The mandibles are generally toothed hooks in Branchiurans. The maxillules provide sucking capability, and in the genera Argulus, Chonopeltis, and Dipteropeltis, the adults have a pair of suction cups that are from modified first maxillae. The genus Dolops, keeps the larval stages claw-like appendages into adulthood. It is still unknown whether the ancestral state of these organisms had suction discs or the hooked condition seen in Dolops, although it is thought that the specialized suctions discs are a later product of evolution. Also, females tend to be larger than the males. Between the genera there are multiple distinction between the sexes. For example, males in Argulus and Chonopeltis possess secondary sexual modifications on legs 2–4. The sexes both have their own sexual reproductive organs on their abdomens. The females have a spermathecae, while the males have a pair of testes.

Their compound eyes are prominent, and the mouthparts and the first pair of antennae are modified to form a hooked, spiny proboscis armed with suckers, as an adaptation to parasitic life. They have four pairs of thoracic appendages, which are used to swim when not attached to the host.

Not much research has been done on the respiratory system, which lacks gills, but respiratory areas on the carapace and gas exchange through the fleshy abdomen has been suggested.
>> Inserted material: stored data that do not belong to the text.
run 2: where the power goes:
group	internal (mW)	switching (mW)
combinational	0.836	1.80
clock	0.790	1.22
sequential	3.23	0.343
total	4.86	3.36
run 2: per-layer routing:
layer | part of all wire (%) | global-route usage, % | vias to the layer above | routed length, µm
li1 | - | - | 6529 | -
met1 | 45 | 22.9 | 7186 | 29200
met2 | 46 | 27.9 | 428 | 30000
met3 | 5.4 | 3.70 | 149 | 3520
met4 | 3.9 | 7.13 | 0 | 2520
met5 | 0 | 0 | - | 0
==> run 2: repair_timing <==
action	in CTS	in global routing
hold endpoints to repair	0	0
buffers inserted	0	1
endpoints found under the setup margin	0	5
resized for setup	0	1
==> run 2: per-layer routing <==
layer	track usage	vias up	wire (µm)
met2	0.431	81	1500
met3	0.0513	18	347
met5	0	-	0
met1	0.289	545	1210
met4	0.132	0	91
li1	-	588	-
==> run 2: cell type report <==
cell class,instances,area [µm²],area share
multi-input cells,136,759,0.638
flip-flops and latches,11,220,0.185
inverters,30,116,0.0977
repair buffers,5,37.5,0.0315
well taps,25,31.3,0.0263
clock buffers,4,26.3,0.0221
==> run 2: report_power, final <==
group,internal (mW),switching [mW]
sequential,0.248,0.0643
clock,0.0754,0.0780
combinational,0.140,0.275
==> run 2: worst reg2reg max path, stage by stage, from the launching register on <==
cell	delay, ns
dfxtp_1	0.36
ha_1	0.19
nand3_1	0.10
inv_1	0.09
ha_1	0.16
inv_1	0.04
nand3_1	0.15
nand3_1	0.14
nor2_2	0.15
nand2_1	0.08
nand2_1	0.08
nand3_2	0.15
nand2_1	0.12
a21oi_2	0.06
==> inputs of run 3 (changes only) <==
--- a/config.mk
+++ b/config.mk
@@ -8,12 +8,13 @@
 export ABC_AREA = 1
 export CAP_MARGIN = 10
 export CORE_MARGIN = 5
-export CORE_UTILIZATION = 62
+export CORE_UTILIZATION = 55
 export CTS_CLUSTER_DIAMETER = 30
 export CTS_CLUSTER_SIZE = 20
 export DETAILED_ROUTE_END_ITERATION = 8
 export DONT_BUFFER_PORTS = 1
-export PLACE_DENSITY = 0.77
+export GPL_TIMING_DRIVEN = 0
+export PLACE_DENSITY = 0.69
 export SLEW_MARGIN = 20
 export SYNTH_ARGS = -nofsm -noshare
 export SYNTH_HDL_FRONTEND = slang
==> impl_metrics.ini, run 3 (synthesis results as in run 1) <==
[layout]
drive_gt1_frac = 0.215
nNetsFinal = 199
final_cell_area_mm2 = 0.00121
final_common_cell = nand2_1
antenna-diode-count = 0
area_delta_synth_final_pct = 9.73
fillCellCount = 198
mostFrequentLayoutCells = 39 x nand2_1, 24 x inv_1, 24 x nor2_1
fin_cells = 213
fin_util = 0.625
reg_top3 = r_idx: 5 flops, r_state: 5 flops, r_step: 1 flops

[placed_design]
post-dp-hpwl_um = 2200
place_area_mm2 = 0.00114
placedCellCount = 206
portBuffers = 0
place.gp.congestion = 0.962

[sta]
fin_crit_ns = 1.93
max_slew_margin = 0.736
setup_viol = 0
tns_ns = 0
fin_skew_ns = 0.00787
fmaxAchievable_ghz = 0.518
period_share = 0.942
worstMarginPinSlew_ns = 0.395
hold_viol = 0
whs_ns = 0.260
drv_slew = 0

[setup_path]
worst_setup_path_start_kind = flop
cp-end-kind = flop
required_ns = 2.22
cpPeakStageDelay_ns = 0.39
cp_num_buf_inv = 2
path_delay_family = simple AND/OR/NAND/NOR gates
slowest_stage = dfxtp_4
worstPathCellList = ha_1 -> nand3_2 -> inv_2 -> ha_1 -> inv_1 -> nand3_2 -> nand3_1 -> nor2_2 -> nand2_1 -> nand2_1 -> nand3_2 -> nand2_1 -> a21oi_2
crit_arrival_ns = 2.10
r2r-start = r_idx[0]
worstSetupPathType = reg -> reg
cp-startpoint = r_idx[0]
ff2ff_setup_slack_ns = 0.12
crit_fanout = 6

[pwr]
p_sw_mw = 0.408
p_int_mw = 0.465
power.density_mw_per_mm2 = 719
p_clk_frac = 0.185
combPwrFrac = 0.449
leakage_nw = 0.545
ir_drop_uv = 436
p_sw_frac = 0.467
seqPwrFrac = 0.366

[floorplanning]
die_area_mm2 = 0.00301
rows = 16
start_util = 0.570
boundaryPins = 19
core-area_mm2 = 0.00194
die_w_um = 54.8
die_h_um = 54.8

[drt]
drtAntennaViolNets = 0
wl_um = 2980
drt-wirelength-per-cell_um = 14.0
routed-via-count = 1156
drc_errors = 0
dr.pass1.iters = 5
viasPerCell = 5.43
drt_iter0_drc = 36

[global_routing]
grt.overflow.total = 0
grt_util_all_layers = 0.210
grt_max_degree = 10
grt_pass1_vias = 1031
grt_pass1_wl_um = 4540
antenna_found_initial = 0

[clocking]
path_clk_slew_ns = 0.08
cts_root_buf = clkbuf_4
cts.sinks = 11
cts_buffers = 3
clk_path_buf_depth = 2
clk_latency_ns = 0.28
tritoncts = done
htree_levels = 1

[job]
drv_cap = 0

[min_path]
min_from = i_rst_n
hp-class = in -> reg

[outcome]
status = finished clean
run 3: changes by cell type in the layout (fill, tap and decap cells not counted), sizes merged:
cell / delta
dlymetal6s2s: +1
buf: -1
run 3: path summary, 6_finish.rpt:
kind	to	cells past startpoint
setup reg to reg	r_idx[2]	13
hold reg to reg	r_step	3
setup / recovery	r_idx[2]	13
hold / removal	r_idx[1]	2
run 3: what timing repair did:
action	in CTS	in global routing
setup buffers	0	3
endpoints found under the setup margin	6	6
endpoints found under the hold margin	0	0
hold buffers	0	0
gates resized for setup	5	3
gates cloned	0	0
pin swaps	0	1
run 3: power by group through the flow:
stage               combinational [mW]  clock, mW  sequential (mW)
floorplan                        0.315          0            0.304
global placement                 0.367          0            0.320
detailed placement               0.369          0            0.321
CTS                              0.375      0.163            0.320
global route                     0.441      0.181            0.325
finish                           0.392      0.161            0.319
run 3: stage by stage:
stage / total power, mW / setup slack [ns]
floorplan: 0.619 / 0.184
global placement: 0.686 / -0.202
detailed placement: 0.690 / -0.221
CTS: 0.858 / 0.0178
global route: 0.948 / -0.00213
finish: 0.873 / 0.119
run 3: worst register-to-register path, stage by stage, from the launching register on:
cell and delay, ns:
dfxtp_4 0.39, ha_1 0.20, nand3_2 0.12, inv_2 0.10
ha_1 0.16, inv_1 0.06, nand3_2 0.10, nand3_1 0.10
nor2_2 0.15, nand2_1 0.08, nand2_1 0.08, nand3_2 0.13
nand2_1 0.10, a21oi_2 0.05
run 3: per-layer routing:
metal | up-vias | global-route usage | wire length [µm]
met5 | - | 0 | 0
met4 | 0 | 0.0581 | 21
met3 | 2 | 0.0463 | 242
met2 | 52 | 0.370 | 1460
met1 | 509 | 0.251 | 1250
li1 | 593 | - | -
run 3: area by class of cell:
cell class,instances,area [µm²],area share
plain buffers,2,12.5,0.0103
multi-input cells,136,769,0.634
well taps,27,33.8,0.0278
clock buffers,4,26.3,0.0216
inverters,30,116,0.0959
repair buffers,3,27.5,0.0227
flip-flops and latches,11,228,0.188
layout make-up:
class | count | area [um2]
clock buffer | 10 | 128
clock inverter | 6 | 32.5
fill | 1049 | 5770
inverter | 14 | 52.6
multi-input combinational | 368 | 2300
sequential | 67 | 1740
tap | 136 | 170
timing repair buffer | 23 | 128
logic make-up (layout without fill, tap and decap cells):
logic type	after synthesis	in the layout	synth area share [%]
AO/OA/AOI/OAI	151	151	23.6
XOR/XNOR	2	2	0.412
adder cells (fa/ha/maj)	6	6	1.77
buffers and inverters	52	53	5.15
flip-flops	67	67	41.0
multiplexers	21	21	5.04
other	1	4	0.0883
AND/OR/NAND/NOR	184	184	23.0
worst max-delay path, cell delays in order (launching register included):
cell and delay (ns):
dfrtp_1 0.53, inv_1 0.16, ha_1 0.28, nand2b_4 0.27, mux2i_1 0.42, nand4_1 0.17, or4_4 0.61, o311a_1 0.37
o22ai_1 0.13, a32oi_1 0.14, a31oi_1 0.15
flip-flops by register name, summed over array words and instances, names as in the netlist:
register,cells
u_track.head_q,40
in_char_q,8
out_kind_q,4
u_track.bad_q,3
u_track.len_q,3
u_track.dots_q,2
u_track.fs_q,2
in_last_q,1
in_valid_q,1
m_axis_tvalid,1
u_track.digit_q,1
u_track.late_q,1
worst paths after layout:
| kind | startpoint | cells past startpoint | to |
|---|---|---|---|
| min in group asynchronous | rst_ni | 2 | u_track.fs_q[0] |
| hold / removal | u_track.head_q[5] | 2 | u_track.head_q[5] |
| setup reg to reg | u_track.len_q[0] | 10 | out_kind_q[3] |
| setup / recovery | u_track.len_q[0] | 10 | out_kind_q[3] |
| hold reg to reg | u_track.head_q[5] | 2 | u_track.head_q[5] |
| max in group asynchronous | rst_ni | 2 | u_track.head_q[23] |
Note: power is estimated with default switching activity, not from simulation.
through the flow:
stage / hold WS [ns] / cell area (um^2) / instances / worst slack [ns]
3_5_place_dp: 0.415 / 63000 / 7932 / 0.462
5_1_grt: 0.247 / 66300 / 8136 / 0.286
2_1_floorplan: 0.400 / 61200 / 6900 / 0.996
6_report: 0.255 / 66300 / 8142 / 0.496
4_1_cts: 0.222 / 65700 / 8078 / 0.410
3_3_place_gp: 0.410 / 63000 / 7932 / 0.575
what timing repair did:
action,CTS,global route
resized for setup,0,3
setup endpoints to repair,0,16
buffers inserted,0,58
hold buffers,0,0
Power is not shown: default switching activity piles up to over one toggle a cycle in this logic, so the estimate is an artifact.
[src/rtl/modular_exponentiation.sv]
// Each byte costs one modular product for its reduction, one square per exponent bit
// and one multiply per set exponent bit; one byte in flight at a time.
// Each modular product runs as a start, MOD_BITS serial steps and a done.
// The next byte can be taken in the cycle after its result is loaded into the output
// register; a result waits in the output register while the next byte is worked on.
// Reset (arst_n low): exponent = 1, modulus = 1, no result pending, idle.
// ---------------------------------------------------------------------------
// modular_exponentiation
// Byte-wise RSA power: cipher = message_byte ^ exponent mod modulus.
// ---------------------------------------------------------------------------
`include "modular_exponentiation_assert.svh"

module modular_exponentiation (
	input  logic                            clk,
	input  logic                            arst_n,
	input  logic                            cfg_we,
	input  logic [mexp_pkg::CFG_IDX_W-1:0]  cfg_index,
	input  logic [mexp_pkg::CFG_DATA_W-1:0] cfg_data,
	input  logic                            s_tvalid,
	output logic                            s_tready,
	input  logic [mexp_pkg::BYTE_BITS-1:0]  s_tdata,   // [7:0] message_byte
	output logic                            m_tvalid,
	input  logic                            m_tready,
	output logic [mexp_pkg::OUT_W-1:0]      m_tdata    // [30:0] cipher_value, rest zero
);
	import mexp_pkg::*;

	logic [EXP_BITS-1:0] exponent_q;
	logic [MOD_BITS-1:0] modulus_q;
	logic [MOD_BITS-1:0] result;
	mexp_cmd_t           cmd;
	mexp_status_t        status;

	always_ff @(posedge clk or negedge arst_n) begin
		if (!arst_n) begin
			exponent_q <= EXP_BITS'(1);
			modulus_q  <= MOD_BITS'(1);
		end else if (cfg_we) begin
			unique case (cfg_index)
				REG_EXPONENT: exponent_q <= cfg_data[EXP_BITS-1:0];
				REG_MODULUS:  modulus_q  <= cfg_data[MOD_BITS-1:0];
				default: ;
			endcase
		end
	end

	mexp_ctrl u_ctrl (
		.clk       (clk),
		.arst_n    (arst_n),
		.in_valid  (s_tvalid),
		.in_ready  (s_tready),
		.out_valid (m_tvalid),
		.out_ready (m_tready),
		.exponent  (exponent_q),
		.status    (status),
		.cmd       (cmd)
	);

	mexp_datapath u_datapath (
		.clk     (clk),
		.arst_n  (arst_n),
		.cmd     (cmd),
		.status  (status),
		.in_byte (s_tdata),
		.modulus (modulus_q),
		.result  (result)
	);

	assign m_tdata = OUT_W'(result);

	`MEXP_CHECK_NEXT(a_leave_idle, s_tvalid && s_tready, !s_tready,
		"accepted byte did not start work")
	`MEXP_CHECK(a_done_not_idle, status.done || status.busy, !s_tready,
		"multiplier active while idle")
	`MEXP_CHECK(a_result_range, m_tvalid,
		(modulus_q == '0) ? (m_tdata == '0) : (m_tdata < OUT_W'(modulus_q)),
		"result not reduced")

endmodule
[config.mk]
export PLATFORM = sky130hd
export DESIGN_NAME = modular_exponentiation
export DESIGN_NICKNAME = d
export VERILOG_FILES = /design/src/rtl/mexp_pkg.sv /design/src/rtl/mexp_datapath.sv /design/src/rtl/mexp_ctrl.sv /design/src/rtl/modular_exponentiation.sv
export VERILOG_INCLUDE_DIRS = /design/src /design/src/rtl
export SDC_FILE = /design/constraint.sdc
export NUM_CORES = 1
export LEC_CHECK = 0
export BUFFER_PORTS_ARGS = -buffer_cell sky130_fd_sc_hd__buf_4
export CAP_MARGIN = 30
export CORE_ASPECT_RATIO = 1.1
export CORE_MARGIN = 2
export CORE_UTILIZATION = 41
export DETAILED_ROUTE_END_ITERATION = 8
export PLACE_DENSITY = 0.58
export RECOVER_POWER = 100
export SLEW_MARGIN = 40
export SYNTH_ARGS = -nofsm -noshare
export SYNTH_HDL_FRONTEND = slang
export SYNTH_SLANG_ARGS = --single-unit
[constraint.sdc]
create_clock -name clk -period 6.22 [get_ports clk]
set_input_delay 0 -clock clk [delete_from_list [all_inputs] [get_ports clk]]
set_output_delay 0 -clock clk [all_outputs]
set_load 0.005 [all_outputs]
== Distribution and habitat ==
Branchiurans are widely distributed throughout the world. Most species are found in Africa and South America, and none are found in Antarctica. In North America, the genus Argulus is the only one known to be found in freshwater ecosystems.

==Behaviour and ecology==
=== Parasitism ===
Branchiurans are obligate ectoparasites that are found primarily on marine and freshwater fish (only the genus Argulus occurs in marine environments), but can also be found on other aquatic organisms such as invertebrates, salamanders, tadpoles and alligators. Some species feed on the blood of their host, while others feed on mucus and extracellular material. Feeding is facilitated by distinct morphological adaptations (see Anatomy). Branchiura are able to attach to hosts through two mechanisms, hooked maxillae (as seen in Dolops) or suction disks. After engorging themselves, the parasites typically wait two to three weeks before feeding again.
Mitigation of these parasites has been studied through the use of a treatment containing plant parts. From this study, it is thought that Tobacco leaf dust (containing nicotine) can safely and effectively eliminate adult Branchiurans from fish, although this may be specific to only Argulus bengalensis.

=== Reproduction ===
Only the life cycle of freshwater forms of the genus Argulus is well known. Branchiurans are not permanently attached to their hosts, and leave them for up to three weeks to mate and lay eggs, and reattach behind the fish's operculum, where they feed on mucus and sloughed-off scales, or pierce the skin and feed on the internal fluids. The eggs hatch into parasitic postnauplius larvae. While on their host, Branchiurans mate. The female holds the eggs in the thorax and in some species the eggs can be found inside the lobes of the carapace. The spermathecae on the female stores the sperm. In the genus Dolops, the males deposit a spermatophore onto the females. Once the eggs are fertilized the females leave the host organism to lay their eggs in rows on surfaces of plants, rocks, etc. Like the adults, the larvae are parasites on fish. They are opportunistic in selecting host species of fish, and females are motile in their pursuit of locality of egg-laying. Chonopeltis larvae appear to be less developed than those of the other genera. Members of one group of Argulus hatch as metanauplius-larvae, followed by a juvenile stage. Another Argulus group, and all known species of Dolops, hatch as juveniles.

===Impact===
Fish lice occasionally reach high enough densities to cause fish kills in aquaculture operations, or more rarely in wild populations of fish. They can also become abundant in aquaria, sometimes resulting in the death of ornamental fish.